ACL受损后，手术重建是恢复膝关节运动功能并延缓OA发展的主要治疗手段。腱骨愈合不佳易导致ACL重建失败，促进新骨向肌腱长入利于腱骨愈合。我们前期研究发现一种神经递质，CGRP（降钙素基因相关肽），能显著上调间充质干细胞CREB磷酸化水平和增强其成骨分化能力，且证实CGRP高表达骨膜包裹肌腱更有利于界面新骨长入促进腱骨愈合。然而，CGRP促成骨分化机制尚不清楚。因CGRP能刺激胞内cAMP的产生，进而增强PKA活性，由此提出科学假设：CGRP通过调节cAMP-PKA-CREB信号通路上调间充质干细胞成骨分化相关转录因子表达水平，进而有促进腱骨愈合的应用前景。本项目拟正反调节该信号通路各元件表达水平，以阐明该通路在CGRP调控BMSCs成骨分化过程中的作用机制。制备具CGRP缓释功能的可降解PLGA电纺纤维用于大鼠ACL重建，检验腱骨愈合效果和进一步验证作用机制，为CGRP临床应用提供依据。
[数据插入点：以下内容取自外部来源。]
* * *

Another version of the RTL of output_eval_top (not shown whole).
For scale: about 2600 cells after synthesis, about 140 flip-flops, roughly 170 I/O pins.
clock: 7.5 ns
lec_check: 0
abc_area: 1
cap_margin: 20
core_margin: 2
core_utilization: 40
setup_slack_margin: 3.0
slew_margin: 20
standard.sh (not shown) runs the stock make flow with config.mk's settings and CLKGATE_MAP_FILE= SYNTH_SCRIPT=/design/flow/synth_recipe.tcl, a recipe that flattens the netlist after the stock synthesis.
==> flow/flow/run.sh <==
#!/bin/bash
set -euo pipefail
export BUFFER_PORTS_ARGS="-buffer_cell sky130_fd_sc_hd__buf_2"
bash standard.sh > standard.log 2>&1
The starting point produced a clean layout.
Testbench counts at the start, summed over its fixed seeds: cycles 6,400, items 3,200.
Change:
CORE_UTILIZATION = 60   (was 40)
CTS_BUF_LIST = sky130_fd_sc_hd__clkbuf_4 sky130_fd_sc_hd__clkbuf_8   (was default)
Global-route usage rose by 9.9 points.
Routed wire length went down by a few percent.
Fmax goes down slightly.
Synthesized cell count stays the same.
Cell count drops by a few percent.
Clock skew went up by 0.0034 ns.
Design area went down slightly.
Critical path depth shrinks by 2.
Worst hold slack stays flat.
ACL reconstruction has been widely considered as the main therapeutic option to restore the knee function and attenuate OA progression of patients after their ACL injuries. However, poor tendon-bone healing may easily cause unsatisfactory clinical outcomes after reconstruction. The improvement of the new bone formation towards the tendon graft at the tendon-bone interface can enhance the graft healing. Our previous work showed that a neurotransmitter, called calcitonin gene-related peptide (CGRP), can statistically enhance phosphorylation of CREB and promote the osteogenic differentiation ability of mesenchymal stem cells. Besides, our work also validated that the increase of CGRP levels in the periosteum can better stimulate the periosteum wrapped tendon graft-bone healing, which may be ascribed to the osseous ingrowth into the tendon graft for improved graft healing. However, the underlying mechanism behind the role of CGRP in new bone formation still keeps unclear. As CGRP can also stimulate cAMP production, which subsequently activates PKA, we hypothesize that CGRP can upregulate the expression levels of important transcription factors involved in the osteogenic differentiation of BMSCs via modulating cAMP-PKA-CREB signaling pathway, which may potentially improve tendon-bone healing. Therefore, we will modulate the expression levels of the elements of cAMP-PKA-CREB signaling pathway by using inhibitors and activators, aiming to elucidate the mechanism of cAMP-PKA-CREB signaling pathway mediating CGRP regulating osteogenic differentiation ability of BMSCs. Meanwhile, we will prepare biodegradable PLGA electrospun fibers for CGRP delivery in rats with ACL reconstruction and testify the bio-efficacy of such novel complex in tendon-bone healing. The in vivo findings can also help us to validate the proposed mechanism and provide scientific proof for the use strategy of CGRP in future clinical applications.